Supplied material:
==> src/rtl/div_unit.sv <==
// div_unit: multi-cycle signed divider (restoring, one quotient bit per clock).
// Quotient goes to divLo and remainder to divHi. The quotient truncates toward
// zero and the remainder takes the dividend's sign.
//
// Ports:
//   clk      system clock, rising edge
//   reset    asynchronous, active-high reset
//   DivCtrl  start request, sampled only while idle
//   A, B     dividend / divisor, two's complement, sampled at the start edge
//   divLo    registered quotient
//   divHi    registered remainder
//   divDone  one-cycle completion pulse
//   divZero  divide-by-zero flag, pulses together with divDone
//   divBusy  high while an operation is in progress or completing
module div_unit #(
  parameter int WIDTH = 32
) (
  input  logic             clk,
  input  logic             reset,
  input  logic             DivCtrl,
  input  logic [WIDTH-1:0] A,
  input  logic [WIDTH-1:0] B,
  output logic [WIDTH-1:0] divLo,
  output logic [WIDTH-1:0] divHi,
  output logic             divDone,
  output logic             divZero,
  output logic             divBusy
);

  localparam int CNT_W = $clog2(WIDTH);
  localparam logic [CNT_W-1:0] LAST = CNT_W'(WIDTH - 1);

  typedef enum logic [1:0] {IDLE, RUN, DONE} state_t;

  state_t             state_q, state_d;
  logic [2*WIDTH-1:0] rq_q, rq_d;       // {partial remainder, quotient/dividend}
  logic [WIDTH-1:0]   absb_q, absb_d;
  logic [CNT_W-1:0]   count_q, count_d;
  logic               sgn_quo_q, sgn_quo_d;
  logic               sgn_rem_q, sgn_rem_d;
  logic [WIDTH-1:0]   lo_q, lo_d;
  logic [WIDTH-1:0]   hi_q, hi_d;
  logic               zero_q, zero_d;

  logic [2*WIDTH-1:0] rq_shift;
  logic [2*WIDTH-1:0] rq_step;

  // Magnitude as unsigned: the most negative value maps onto itself, which
  // is the correct unsigned magnitude.
  function automatic logic [WIDTH-1:0] abs_val(input logic [WIDTH-1:0] v);
    return v[WIDTH-1] ? (~v + WIDTH'(1)) : v;
  endfunction

  function automatic logic [WIDTH-1:0] cond_neg(input logic [WIDTH-1:0] v,
                                                input logic            neg);
    return neg ? (~v + WIDTH'(1)) : v;
  endfunction

  // State register and all datapath flops
  always_ff @(posedge clk or posedge reset) begin
    if (reset) begin
      state_q   <= IDLE;
      rq_q      <= '0;
      absb_q    <= '0;
      count_q   <= '0;
      sgn_quo_q <= 1'b0;
      sgn_rem_q <= 1'b0;
      lo_q      <= '0;
      hi_q      <= '0;
      zero_q    <= 1'b0;
    end else begin
      state_q   <= state_d;
      rq_q      <= rq_d;
      absb_q    <= absb_d;
      count_q   <= count_d;
      sgn_quo_q <= sgn_quo_d;
      sgn_rem_q <= sgn_rem_d;
      lo_q      <= lo_d;
      hi_q      <= hi_d;
      zero_q    <= zero_d;
    end
  end

  // Next-state logic
  always_comb begin
    state_d = state_q;
    case (state_q)
      IDLE:    if (DivCtrl) state_d = (B == '0) ? DONE : RUN;
      RUN:     if (count_q == LAST) state_d = DONE;
      DONE:    state_d = IDLE;
      default: state_d = IDLE;
    endcase
  end

  // One restoring step. The partial remainder is always below |B| <= 2^(W-1),
  // so the shifted upper half never loses a significant bit.
  always_comb begin
    rq_shift = rq_q << 1;
    rq_step  = rq_shift;
    if (rq_shift[2*WIDTH-1:WIDTH] >= absb_q) begin
      rq_step[2*WIDTH-1:WIDTH] = rq_shift[2*WIDTH-1:WIDTH] - absb_q;
      rq_step[0]               = 1'b1;
    end
  end

  // Datapath next values
  always_comb begin
    rq_d      = rq_q;
    absb_d    = absb_q;
    count_d   = count_q;
    sgn_quo_d = sgn_quo_q;
    sgn_rem_d = sgn_rem_q;
    lo_d      = lo_q;
    hi_d      = hi_q;
    zero_d    = 1'b0;
    case (state_q)
      IDLE: begin
        if (DivCtrl) begin
          if (B == '0) begin
            zero_d = 1'b1;
          end else begin
            rq_d      = {{WIDTH{1'b0}}, abs_val(A)};
            absb_d    = abs_val(B);
            count_d   = '0;
            sgn_quo_d = A[WIDTH-1] ^ B[WIDTH-1];
            sgn_rem_d = A[WIDTH-1];
          end
        end
      end
      RUN: begin
        rq_d    = rq_step;
        count_d = count_q + CNT_W'(1);
        if (count_q == LAST) begin
          lo_d = cond_neg(rq_step[WIDTH-1:0], sgn_quo_q);
          hi_d = cond_neg(rq_step[2*WIDTH-1:WIDTH], sgn_rem_q);
        end
      end
      default: ;
    endcase
  end

  // Outputs
  always_comb begin
    divLo   = lo_q;
    divHi   = hi_q;
    divBusy = (state_q != IDLE);
    divDone = (state_q == DONE);
    divZero = (state_q == DONE) && zero_q;
  end

endmodule
==> config.mk <==
export PLATFORM = sky130hd
export DESIGN_NAME = div_unit
export DESIGN_NICKNAME = d
export VERILOG_FILES = /design/src/rtl/div_unit.sv
export SDC_FILE = /design/constraint.sdc
export NUM_CORES = 1
export LEC_CHECK = 0
export CAP_MARGIN = 10
export CORE_ASPECT_RATIO = 1.1
export CORE_MARGIN = 2
export CORE_UTILIZATION = 35
export CTS_CLUSTER_DIAMETER = 150
export DETAILED_ROUTE_END_ITERATION = 8
export SYNTH_ARGS = -nofsm -noshare
export SYNTH_HDL_FRONTEND = slang
export SYNTH_SLANG_ARGS = --single-unit
==> constraint.sdc <==
create_clock -name clk -period 6.3 [get_ports clk]
set_input_delay 1.26 -clock clk [delete_from_list [all_inputs] [get_ports clk]]
set_output_delay 1.26 -clock clk [all_outputs]
set_load 0.01 [all_outputs]
# After elaboration in Yosys (flattened, before gate mapping)
# Cells that the tools add are included.
# W data, S select, Z words.
# op_classes
addsub	6
magnitude_cmp	1
n_eq_ne	6
mux	19
bitwise_logic	6
reduce_logical	9
# op_table
operator	count
$mux W32	5
$add A32 B1 Y32 const B	4
$not A32 Y32	4
$mux W63	2
$pmux W63 S2	1
$ge A32 B32 Y1	1
$logic_not A32 Y1	1
$sub A32 B32 Y32	1
$mux W5	2
$pmux W5 S2	1
$mux W2	3
$ne A2 B2 Y1 const B	3
$reduce_and A3 Y1	2
$add A5 B1 Y5 const B	1
$eq A5 B5 Y1 const B	1
$mux W1	4
$pmux W2 S2	1
$reduce_and A2 Y1	2
$reduce_bool A2 Y1	2
$eq A2 B1 Y1 const B	1
$eq A2 B2 Y1 const B	1
$logic_not A2 Y1	1
$logic_and A1 B1 Y1	1
$not A1 Y1	1
$xor A1 B1 Y1	1
# totals
regBits	169
inputBits	67
out_inout_bits	67
wordCells	56

# Depth between registers and ports, before layout
# logic_depth
ltp_word	6
ltp_mapped	22

# Least setup slack after synthesis
# OpenSTA, ideal clock, no wires.
# synth_path
path_type	register to register
startpoint	register rq_q[31]
endpoint	register hi_q[20], in the netlist divHi[20]
setup_ps	129
t_arrival_ps	4865
path_slack_ps	1305
path_stages_with_launch	23
n_path_buf	3
path_cell_list	dfrtp_1 > inv_1 > ha_1 > fa_1 > nor2b_1 > o31a_1 > o21ai_0 > a21o_1 > nand2_1 > buf_2 > buf_1 > clkbuf_1 > nand2_1 > o21ai_0 > ha_1 > and2_1 > o21ai_1 > or4b_1 > or4_1 > a21bo_1 > o21ai_1 > xnor2_1 > o21ai_1
# synth_via
elab_chain_cells	5
# synth_lines
item	line	rtl
from (decl)	36	logic [2*WIDTH-1:0] rq_q, rq_d;
from (signal assigned)	73	rq_q <= rq_d;
$sub A32 B32 Y32 or $ge A32 B32 Y1 (tied branches)	101, 100	
$mux W32 *	100	if (rq_shift[2*WIDTH-1:WIDTH] >= absb_q) begin
$not A32 Y32	56	return neg ? (~v + WIDTH'(1)) : v;
$add A32 B1 Y32	56	
$mux W32 *	56	
to (signal assigned)	79	hi_q <= hi_d;
to (decl)	42	logic [WIDTH-1:0] hi_q, hi_d;
# Every way passes the cells marked *; elsewhere a longest branch is shown, timed or not.
# A chain may end at the register's enable or synchronous reset.

# Final worst setup path
# layout_path
startpoint	register rq_q[31]
endpoint	register hi_q[26], in the netlist divHi[26]
# The elaborated chain is that of the path after synthesis.

==> summary.md <==
| Metric | Value |
|---|---|
| Post-synthesis sequential area ratio | `between 30% and 40%` |
| Post-CTS Resized | `0` |
| Register area | `roughly 4200 sq um` |
| Routed wire length | `roughly 38000 microns` |
| Setup crit end kind | `flip-flop` |
| Core Rows | `72` |
| Outcome | `finished clean` |
| Pwr Density | `664 nW/um^2` |
| GRT overflow | `0` |
| CP startpoint kind | `flip-flop` |
| Critical-path cell list | `inv_1 > ha_1 > fa_1 > nor2b_1 > o31a_1 > buf_4 > o21ai_0 > a21o_1 > nand2_1 > o21ai_0 > ha_1 > and2_1 > o211ai_1 > or4_1 > o32a_1 > nand3b_1 > o31ai_2 > xnor2_1 > o21ai_1` |
| Flops & latches, synth | `around 170` |
| Fin cells | `roughly 2000` |
| Clock Tree Buf Depth | `2` |
| Multi-input gate area | `7430 sq um` |
| Slowest cell delay on critical path | `0.54 ns` |
| Peak supply drop | `about 0.00027 V` |
| Die Wd | `between 150 and 200 microns` |
| Worst-Skew Late Latency | `0.45 ns` |
| Slowest-stage cell, CP | `or4_1` |
| Post-synth cell types | `87` |
| Wire per inst | `18.6 microns` |
| Worst hold path class | `reg -> reg` |
| CTS Buf Count | `17` |
| Worst Clk Skew | `between 0.015 and 0.02 ns` |
| Top post-synthesis cells by area | `dfrtp_1 (34%), o21ai_0 (8.0%), nand2_1 (5.5%)` |
| Die ar. | `36800 sq um` |
| Yosys warns | `0` |
| RSZ-0062 raised after global routing | `false` |
| Final Critical Period | `approximately 5.2 ns` |
| CTS Hold Bufs | `0` |
| CTS tree | `built` |
| Largest net degree at the start of global routing | `between 100 and 150` |
| Core area | `approximately 35000 sq um` |
| Clk sinks | `~170` |
| Crit Path Category | `reg -> reg` |
| Residual DRC count | `0` |
| Critical path data arrival time | `~5.5 ns` |
| Syn nets | `between 1500 and 2000` |
| I/O pins | `between 100 and 150` |
| Async set or reset register ratio after synthesis | `100%` |
| Worst Hold Endpoint | `divHi[31]` |
| Iteration-0 DRC count of the detailed router | `837` |
| Number of global-route vias before repair | `10864` |
| Ant. Diodes | `0` |
| Initial core utilization | `35.4%` |
| DR vias | `11389` |
| Synthesis-to-layout area growth | `17.4%` |
| Leak | `about 5.7 nW` |
| Worst R2R Path Depth | `19` |
| Fill cells | `approximately 3600` |
| Clock Pin Slew Worst Setup and Hold Paths | `roughly 0.08 ns` |
| PortBufs | `about 130` |
| HPWL after DPL | `about 28000 microns` |
| Clock root cell | `clkbuf_16` |
| Rel. slew slack | `21.0%` |
| Final Hold Fails | `0` |
| Final slew viol count | `0` |
| Setup TNS | `0 ns` |
| Synth area leader | `dfrtp_1` |
| Reg2reg end | `divHi[26]` |
| Setup violations, final | `0` |
| Nets | `1679` |
| Hold Path Stages | `2` |
| Fmax | `roughly 190 MHz` |
| Main synth FF type | `dfrtp_1` |
| Fin crit share | `between 80% and 90%` |
| Flop2flop setup slack | `approximately 1.1 ns` |
| Top-area cell type share of the netlist area | `around 34%` |
| Post-synth EDFFs | `0` |
| CP max FO | `9` |
| Post-CTS setup buffer count | `0` |
| DRT antenna net count | `0` |
| Die Ht | `roughly 200 microns` |
| Slew @ Worst Pin | `around 1.2 ns` |
| Syn avg cell area | `slightly above 8 sq um` |
| Final Wtd Congestion | `around 0.93` |
| Share of cells above drive strength 1 | `5.93%` |
| Vias per inst | `approximately 5.6` |
| Post-Syn Area | `around 12000 sq um` |
| Initial antenna violation count | `0` |
| Synth Instances | `between 1500 and 2000` |
| Min-delay src | `divHi[31]` |
| All-Layer GR Usage | `between 20% and 30%` |
| First-pass GRT wire length | `approximately 60000 microns` |
| # H-tree levels | `4` |
| Drt first pass iters | `7` |
| Max capacitance violation total | `0` |
| Placed Cells | `about 2000` |
| Worst R2R Start | `rq_q[31]` |
| WP data required | `approximately 6.6 ns` |
[flip-flops by register name, summed over array words and instances (netlist names)]
| name | count |
|---|---|
| sgn_quo_q | 1 |
| divLo | 32 |
| state_q | 2 |
| rq_q | 63 |
| zero_q | 1 |
| sgn_rem_q | 1 |
| count_q | 5 |
| divHi | 32 |
| absb_q | 32 |
[worst max-delay path: cells and delay by family (launching register included)]
kind | cells | cell delay, ns
AO/OA/AOI/OAI | 8 | 2.24
XOR/XNOR | 1 | 0.15
adder cells (fa/ha/maj) | 3 | 0.67
buffers and inverters | 2 | 0.25
flip-flops | 1 | 0.47
AND/OR/NAND/NOR | 5 | 1.25
[area by class of cell]
type	instances	share of cell area (%)
Timing Repair Buffer	150	10.1
Clock buffer	17	2.93
Multi-Input combinational cell	1175	51.2
Tap cell	444	3.83
Inverter	60	1.59
Sequential cell	169	29.1
Clock inverter	14	1.25
[metrics by stage]
step	hold slack, ns	power (mW)	cell area (sq um)	utilization, %	worst slack, ns
3_3_place_gp	0.463	8.40	13900	39.8	0.888
3_5_place_dp	0.466	8.48	13900	39.8	0.846
2_1_floorplan	0.448	6.42	12400	-	0.465
6_report	0.479	9.63	14500	41.5	1.12
4_1_cts	0.482	9.63	14500	41.5	1.16
5_1_grt	0.511	10.4	14500	41.5	0.776
[synth_stat cells, types with 26 or more instances]
library cell	n
o21ai_0	198
nand2_1	180
dfrtp_1	169
nor2_1	107
xor2_1	69
xnor2_1	65
clkbuf_1	63
inv_1	59
nand3_1	55
a21oi_1	54
ha_1	38
o31ai_1	33
a211oi_1	26
[how the worst max path moves through the flow]
stage	from	end	slack, ns
after floorplan	reset	absb_q[0]	0.46
after global placement	B[12]	absb_q[2]	0.89
after detailed placement	B[12]	rq_q[10]	0.85
after CTS	rq_q[31]	divHi[16]	1.16
after global routing	rq_q[31]	divLo[30]	0.78
final	rq_q[31]	divHi[26]	1.12
[per-layer routing]
metal / routed length (microns) / global-route usage [%] / vias up
li1: - / - / 5549
met1: 16000 / 25.4 / 5494
met2: 19600 / 36.7 / 286
met3: 1180 / 2.56 / 60
met4: 1070 / 7.26 / 0
met5: 0 / 0 / -
[cells in the final DEF (no fill, tap or decap), types with 25 or more instances in the layout]
cell             instances
nor2_1                 106
ha_1                    38
a211oi_1                26
o21ai_0                198
dfrtp_1                169
xnor2_1                 65
o31ai_1                 33
clkdlybuf4s50_1        133
nand2_1                178
inv_1                   58
xor2_1                  69
o22ai_1                 25
nand3_1                 55
a21oi_1                 54
[power breakdown]
part / internal [mW] / switching (mW) / total (mW)
registers: 1.60 / 0.606 / 2.21
logic: 2.43 / 3.89 / 6.32
clock network: 0.570 / 0.539 / 1.11
[cell families (layout without fill, tap and decap cells)]
group / Yosys count / after routing / synth area share [%]
buffers and inverters: 162 / 241 / 5.80
and+or+nand+nor: 511 / 511 / 20.2
muxes: 22 / 22 / 1.81
DFF: 169 / 169 / 34.2
adders and majority gates: 39 / 39 / 4.01
AOI/OAI and AO/OA: 469 / 469 / 24.4
xor gates and xnor gates: 134 / 134 / 9.50
Power figures use the tool's default switching activity.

Exercise aim: Copy exactly. Include the line containing "[cell families (layout" and every later line through the end of the listing, and nothing else.

Exercise output:
[cell families (layout without fill, tap and decap cells)]
group / Yosys count / after routing / synth area share [%]
buffers and inverters: 162 / 241 / 5.80
and+or+nand+nor: 511 / 511 / 20.2
muxes: 22 / 22 / 1.81
DFF: 169 / 169 / 34.2
adders and majority gates: 39 / 39 / 4.01
AOI/OAI and AO/OA: 469 / 469 / 24.4
xor gates and xnor gates: 134 / 134 / 9.50
Power figures use the tool's default switching activity.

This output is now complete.